**INPUT DATA**.
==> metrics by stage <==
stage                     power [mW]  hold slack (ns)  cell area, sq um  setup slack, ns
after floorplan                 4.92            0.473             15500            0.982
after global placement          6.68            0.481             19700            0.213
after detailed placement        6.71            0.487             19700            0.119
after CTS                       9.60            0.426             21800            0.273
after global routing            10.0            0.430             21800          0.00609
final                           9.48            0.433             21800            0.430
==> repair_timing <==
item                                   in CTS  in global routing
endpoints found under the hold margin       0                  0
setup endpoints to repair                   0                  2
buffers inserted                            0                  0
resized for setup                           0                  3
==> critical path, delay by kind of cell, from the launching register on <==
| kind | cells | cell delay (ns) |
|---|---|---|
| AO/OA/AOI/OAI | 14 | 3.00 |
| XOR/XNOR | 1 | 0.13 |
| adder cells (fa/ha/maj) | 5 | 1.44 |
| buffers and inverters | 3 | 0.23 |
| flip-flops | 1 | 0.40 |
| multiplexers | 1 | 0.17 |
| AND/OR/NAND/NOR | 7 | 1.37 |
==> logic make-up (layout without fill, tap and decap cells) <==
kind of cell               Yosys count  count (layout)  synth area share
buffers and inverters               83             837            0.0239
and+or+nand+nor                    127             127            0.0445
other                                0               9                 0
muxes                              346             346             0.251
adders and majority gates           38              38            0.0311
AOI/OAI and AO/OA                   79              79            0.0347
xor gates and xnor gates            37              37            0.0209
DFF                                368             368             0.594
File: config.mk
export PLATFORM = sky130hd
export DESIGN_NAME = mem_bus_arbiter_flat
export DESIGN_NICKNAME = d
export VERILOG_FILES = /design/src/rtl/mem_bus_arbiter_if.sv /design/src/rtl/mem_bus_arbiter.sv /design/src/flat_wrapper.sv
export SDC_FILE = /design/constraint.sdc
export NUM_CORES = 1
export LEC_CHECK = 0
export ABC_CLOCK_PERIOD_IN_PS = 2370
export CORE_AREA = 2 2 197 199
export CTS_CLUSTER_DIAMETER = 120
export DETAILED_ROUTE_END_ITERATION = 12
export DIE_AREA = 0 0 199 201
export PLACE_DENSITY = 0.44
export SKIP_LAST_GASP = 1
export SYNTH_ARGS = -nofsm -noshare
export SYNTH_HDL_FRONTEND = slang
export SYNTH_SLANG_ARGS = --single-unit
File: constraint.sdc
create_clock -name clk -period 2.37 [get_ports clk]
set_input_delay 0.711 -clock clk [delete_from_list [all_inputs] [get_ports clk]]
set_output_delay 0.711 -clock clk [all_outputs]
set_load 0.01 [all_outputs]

**EXERCISE PROMPT**. A word-for-word copy of the listing is the expected answer.

**TASK OUTPUT**.
==> metrics by stage <==
stage                     power [mW]  hold slack (ns)  cell area, sq um  setup slack, ns
after floorplan                 4.92            0.473             15500            0.982
after global placement          6.68            0.481             19700            0.213
after detailed placement        6.71            0.487             19700            0.119
after CTS                       9.60            0.426             21800            0.273
after global routing            10.0            0.430             21800          0.00609
final                           9.48            0.433             21800            0.430
==> repair_timing <==
item                                   in CTS  in global routing
endpoints found under the hold margin       0                  0
setup endpoints to repair                   0                  2
buffers inserted                            0                  0
resized for setup                           0                  3
==> critical path, delay by kind of cell, from the launching register on <==
| kind | cells | cell delay (ns) |
|---|---|---|
| AO/OA/AOI/OAI | 14 | 3.00 |
| XOR/XNOR | 1 | 0.13 |
| adder cells (fa/ha/maj) | 5 | 1.44 |
| buffers and inverters | 3 | 0.23 |
| flip-flops | 1 | 0.40 |
| multiplexers | 1 | 0.17 |
| AND/OR/NAND/NOR | 7 | 1.37 |
==> logic make-up (layout without fill, tap and decap cells) <==
kind of cell               Yosys count  count (layout)  synth area share
buffers and inverters               83             837            0.0239
and+or+nand+nor                    127             127            0.0445
other                                0               9                 0
muxes                              346             346             0.251
adders and majority gates           38              38            0.0311
AOI/OAI and AO/OA                   79              79            0.0347
xor gates and xnor gates            37              37            0.0209
DFF                                368             368             0.594
File: config.mk
export PLATFORM = sky130hd
export DESIGN_NAME = mem_bus_arbiter_flat
export DESIGN_NICKNAME = d
export VERILOG_FILES = /design/src/rtl/mem_bus_arbiter_if.sv /design/src/rtl/mem_bus_arbiter.sv /design/src/flat_wrapper.sv
export SDC_FILE = /design/constraint.sdc
export NUM_CORES = 1
export LEC_CHECK = 0
export ABC_CLOCK_PERIOD_IN_PS = 2370
export CORE_AREA = 2 2 197 199
export CTS_CLUSTER_DIAMETER = 120
export DETAILED_ROUTE_END_ITERATION = 12
export DIE_AREA = 0 0 199 201
export PLACE_DENSITY = 0.44
export SKIP_LAST_GASP = 1
export SYNTH_ARGS = -nofsm -noshare
export SYNTH_HDL_FRONTEND = slang
export SYNTH_SLANG_ARGS = --single-unit
File: constraint.sdc
create_clock -name clk -period 2.37 [get_ports clk]
set_input_delay 0.711 -clock clk [delete_from_list [all_inputs] [get_ports clk]]
set_output_delay 0.711 -clock clk [all_outputs]
set_load 0.01 [all_outputs]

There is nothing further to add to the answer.